**ABOUT THIS TASK:** Could you restate word for word every line of the records below, from the first one to the one holding "floorplan: - / 0.860 / 0.440 / 424"?

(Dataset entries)
>>>
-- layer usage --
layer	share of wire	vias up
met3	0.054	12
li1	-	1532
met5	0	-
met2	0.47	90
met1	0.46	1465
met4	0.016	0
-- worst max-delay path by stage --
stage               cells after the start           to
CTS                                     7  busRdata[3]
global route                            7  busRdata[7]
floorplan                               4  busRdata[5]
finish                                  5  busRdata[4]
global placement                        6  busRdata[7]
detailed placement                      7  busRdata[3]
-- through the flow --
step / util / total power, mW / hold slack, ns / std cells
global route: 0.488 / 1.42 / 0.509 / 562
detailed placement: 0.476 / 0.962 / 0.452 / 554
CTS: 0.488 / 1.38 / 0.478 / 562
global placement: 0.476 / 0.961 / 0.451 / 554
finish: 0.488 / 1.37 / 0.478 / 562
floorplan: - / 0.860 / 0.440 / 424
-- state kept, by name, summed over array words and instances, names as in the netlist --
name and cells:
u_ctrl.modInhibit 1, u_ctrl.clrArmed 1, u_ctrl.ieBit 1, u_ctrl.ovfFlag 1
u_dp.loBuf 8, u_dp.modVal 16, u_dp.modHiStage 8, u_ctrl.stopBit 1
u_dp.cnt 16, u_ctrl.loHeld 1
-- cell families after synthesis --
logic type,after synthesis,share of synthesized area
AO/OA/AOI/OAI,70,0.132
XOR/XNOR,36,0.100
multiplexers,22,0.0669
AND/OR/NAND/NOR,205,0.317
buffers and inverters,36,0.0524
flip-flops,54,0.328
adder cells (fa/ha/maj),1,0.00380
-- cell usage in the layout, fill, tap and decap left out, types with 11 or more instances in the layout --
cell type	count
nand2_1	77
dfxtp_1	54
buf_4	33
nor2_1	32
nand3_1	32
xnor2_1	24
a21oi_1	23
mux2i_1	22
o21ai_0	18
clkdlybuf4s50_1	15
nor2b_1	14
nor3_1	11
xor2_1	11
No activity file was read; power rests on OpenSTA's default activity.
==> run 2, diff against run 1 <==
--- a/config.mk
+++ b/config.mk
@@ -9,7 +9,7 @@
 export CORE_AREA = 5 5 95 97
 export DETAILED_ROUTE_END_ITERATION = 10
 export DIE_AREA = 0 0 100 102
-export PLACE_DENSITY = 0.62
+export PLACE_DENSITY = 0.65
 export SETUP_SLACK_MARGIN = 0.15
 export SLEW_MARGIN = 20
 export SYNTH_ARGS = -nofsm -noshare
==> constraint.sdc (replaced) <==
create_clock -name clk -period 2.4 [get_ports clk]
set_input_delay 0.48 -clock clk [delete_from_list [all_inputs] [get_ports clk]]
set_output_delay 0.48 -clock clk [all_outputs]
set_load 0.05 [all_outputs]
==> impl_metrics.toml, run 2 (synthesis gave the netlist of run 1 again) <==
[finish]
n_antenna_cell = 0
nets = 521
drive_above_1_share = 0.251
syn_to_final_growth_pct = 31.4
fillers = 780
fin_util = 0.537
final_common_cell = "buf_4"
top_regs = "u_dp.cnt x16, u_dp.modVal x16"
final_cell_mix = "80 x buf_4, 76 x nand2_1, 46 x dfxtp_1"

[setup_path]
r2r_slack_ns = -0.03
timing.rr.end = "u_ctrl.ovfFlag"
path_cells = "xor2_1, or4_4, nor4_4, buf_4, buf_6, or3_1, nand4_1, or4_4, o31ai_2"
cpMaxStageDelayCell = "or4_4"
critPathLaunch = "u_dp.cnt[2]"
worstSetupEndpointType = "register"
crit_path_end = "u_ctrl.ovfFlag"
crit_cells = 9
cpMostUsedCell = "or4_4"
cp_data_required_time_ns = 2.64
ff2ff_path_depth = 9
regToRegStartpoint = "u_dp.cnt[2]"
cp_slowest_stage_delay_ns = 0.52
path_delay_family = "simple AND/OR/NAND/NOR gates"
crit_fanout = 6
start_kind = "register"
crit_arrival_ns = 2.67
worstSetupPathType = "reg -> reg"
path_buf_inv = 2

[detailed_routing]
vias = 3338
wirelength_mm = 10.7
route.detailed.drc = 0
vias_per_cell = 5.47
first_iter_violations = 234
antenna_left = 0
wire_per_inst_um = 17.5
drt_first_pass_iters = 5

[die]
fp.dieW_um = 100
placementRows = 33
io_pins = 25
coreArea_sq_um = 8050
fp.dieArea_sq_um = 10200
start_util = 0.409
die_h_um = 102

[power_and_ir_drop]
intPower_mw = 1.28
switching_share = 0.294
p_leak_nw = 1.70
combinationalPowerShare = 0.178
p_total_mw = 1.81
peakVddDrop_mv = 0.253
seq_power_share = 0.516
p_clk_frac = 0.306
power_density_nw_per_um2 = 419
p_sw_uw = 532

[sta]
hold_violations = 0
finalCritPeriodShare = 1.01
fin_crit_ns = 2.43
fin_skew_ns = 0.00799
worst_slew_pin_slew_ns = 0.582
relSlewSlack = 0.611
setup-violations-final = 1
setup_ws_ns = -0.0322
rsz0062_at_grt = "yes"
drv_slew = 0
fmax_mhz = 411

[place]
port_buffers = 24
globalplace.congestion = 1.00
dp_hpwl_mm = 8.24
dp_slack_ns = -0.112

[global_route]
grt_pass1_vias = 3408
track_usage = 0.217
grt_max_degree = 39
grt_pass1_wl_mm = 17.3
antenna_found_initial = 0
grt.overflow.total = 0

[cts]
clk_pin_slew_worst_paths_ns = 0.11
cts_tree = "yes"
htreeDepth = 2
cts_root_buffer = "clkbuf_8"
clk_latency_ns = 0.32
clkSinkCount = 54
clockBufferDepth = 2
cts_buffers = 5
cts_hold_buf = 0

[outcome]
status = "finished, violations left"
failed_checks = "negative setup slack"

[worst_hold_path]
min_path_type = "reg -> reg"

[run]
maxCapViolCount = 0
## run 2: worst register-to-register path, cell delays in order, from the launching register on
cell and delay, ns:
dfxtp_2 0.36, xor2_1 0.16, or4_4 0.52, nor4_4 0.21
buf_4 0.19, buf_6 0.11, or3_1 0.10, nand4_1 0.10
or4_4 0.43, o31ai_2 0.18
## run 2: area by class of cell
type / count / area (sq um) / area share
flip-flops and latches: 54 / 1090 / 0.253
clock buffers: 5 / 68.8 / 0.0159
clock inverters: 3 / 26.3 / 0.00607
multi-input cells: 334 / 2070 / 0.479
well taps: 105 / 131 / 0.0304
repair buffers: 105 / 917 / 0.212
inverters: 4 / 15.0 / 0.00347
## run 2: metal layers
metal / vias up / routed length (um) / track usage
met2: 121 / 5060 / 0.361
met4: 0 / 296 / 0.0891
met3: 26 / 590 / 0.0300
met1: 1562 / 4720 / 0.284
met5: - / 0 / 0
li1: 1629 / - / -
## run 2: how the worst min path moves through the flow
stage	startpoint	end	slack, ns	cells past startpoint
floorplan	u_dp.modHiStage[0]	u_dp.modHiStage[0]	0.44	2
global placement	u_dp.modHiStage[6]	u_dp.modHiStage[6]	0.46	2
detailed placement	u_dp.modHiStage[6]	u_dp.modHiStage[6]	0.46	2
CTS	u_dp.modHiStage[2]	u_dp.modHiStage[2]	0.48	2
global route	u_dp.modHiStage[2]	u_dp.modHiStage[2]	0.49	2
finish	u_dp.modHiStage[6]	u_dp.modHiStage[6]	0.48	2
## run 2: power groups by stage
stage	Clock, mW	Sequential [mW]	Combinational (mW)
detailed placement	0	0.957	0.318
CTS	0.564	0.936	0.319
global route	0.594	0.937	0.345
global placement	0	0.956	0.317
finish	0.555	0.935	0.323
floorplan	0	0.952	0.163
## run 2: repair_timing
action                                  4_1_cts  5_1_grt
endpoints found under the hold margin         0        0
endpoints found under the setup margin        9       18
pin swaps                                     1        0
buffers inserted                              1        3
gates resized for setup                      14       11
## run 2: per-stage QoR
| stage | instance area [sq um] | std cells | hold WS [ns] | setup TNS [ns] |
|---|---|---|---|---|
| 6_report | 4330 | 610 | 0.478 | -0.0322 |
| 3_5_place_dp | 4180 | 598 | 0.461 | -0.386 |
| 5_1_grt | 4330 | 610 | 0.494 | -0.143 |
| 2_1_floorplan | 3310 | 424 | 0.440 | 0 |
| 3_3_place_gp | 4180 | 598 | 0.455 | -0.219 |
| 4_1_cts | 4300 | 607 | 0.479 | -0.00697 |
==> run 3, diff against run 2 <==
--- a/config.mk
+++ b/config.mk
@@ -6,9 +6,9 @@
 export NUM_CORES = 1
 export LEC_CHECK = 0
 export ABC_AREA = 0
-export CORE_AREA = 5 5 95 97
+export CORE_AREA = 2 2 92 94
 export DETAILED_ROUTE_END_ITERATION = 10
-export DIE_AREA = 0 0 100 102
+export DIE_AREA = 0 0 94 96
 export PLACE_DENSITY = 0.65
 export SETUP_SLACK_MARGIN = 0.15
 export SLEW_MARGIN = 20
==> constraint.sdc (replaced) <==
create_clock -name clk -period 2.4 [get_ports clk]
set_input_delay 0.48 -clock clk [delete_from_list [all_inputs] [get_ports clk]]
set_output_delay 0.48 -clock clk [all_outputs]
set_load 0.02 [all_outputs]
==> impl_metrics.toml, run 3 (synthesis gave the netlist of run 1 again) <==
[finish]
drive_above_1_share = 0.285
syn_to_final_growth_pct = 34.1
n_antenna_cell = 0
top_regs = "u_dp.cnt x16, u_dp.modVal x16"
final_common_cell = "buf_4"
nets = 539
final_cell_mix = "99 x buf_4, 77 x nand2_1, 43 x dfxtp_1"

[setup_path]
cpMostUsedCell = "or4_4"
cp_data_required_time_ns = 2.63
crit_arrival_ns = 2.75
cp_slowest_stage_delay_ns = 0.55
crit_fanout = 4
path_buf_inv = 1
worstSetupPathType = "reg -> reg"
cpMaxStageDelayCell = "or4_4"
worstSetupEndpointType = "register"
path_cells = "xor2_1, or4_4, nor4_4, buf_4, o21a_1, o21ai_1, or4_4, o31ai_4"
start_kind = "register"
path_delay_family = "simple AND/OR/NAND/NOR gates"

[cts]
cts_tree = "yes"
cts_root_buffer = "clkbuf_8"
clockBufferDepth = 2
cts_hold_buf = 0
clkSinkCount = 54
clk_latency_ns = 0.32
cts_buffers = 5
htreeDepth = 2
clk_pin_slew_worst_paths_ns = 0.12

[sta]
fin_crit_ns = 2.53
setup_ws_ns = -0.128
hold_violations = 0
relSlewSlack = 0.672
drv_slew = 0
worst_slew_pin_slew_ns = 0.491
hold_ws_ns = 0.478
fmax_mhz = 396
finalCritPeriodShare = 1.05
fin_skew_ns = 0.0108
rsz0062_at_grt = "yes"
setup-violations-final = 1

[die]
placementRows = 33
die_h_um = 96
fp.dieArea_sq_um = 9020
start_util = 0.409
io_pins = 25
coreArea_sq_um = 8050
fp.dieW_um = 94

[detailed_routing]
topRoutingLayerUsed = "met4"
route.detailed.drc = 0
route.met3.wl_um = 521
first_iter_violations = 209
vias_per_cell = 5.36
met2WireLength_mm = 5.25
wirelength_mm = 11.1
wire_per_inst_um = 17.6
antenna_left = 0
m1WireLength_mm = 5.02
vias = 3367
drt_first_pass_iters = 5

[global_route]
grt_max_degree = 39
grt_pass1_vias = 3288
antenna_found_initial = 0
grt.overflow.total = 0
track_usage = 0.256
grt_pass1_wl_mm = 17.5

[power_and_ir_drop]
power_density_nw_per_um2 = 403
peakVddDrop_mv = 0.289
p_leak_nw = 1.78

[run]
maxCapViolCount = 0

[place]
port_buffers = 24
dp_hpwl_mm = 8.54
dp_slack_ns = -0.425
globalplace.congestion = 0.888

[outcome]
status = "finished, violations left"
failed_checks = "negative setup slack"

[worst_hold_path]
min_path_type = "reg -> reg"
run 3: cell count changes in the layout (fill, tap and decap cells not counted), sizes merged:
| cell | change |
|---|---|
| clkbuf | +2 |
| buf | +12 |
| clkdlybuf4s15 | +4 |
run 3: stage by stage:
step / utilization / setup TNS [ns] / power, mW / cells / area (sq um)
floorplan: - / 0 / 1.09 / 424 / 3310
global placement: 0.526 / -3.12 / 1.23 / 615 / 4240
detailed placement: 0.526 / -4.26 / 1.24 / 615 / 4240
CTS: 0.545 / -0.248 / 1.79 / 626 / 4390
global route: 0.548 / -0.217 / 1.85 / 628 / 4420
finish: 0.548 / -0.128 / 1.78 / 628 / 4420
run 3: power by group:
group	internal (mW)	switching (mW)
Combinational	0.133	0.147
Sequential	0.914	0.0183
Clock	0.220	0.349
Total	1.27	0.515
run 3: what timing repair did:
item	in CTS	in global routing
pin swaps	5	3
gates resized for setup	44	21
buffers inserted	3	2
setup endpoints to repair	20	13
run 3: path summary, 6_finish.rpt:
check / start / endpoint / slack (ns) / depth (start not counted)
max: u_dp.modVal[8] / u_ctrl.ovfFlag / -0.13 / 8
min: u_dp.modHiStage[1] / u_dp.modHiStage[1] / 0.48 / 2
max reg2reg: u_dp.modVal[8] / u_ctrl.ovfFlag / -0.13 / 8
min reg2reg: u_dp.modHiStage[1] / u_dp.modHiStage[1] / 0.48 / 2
<<<
**YOUR SOLUTION:**
-- layer usage --
layer	share of wire	vias up
met3	0.054	12
li1	-	1532
met5	0	-
met2	0.47	90
met1	0.46	1465
met4	0.016	0
-- worst max-delay path by stage --
stage               cells after the start           to
CTS                                     7  busRdata[3]
global route                            7  busRdata[7]
floorplan                               4  busRdata[5]
finish                                  5  busRdata[4]
global placement                        6  busRdata[7]
detailed placement                      7  busRdata[3]
-- through the flow --
step / util / total power, mW / hold slack, ns / std cells
global route: 0.488 / 1.42 / 0.509 / 562
detailed placement: 0.476 / 0.962 / 0.452 / 554
CTS: 0.488 / 1.38 / 0.478 / 562
global placement: 0.476 / 0.961 / 0.451 / 554
finish: 0.488 / 1.37 / 0.478 / 562
floorplan: - / 0.860 / 0.440 / 424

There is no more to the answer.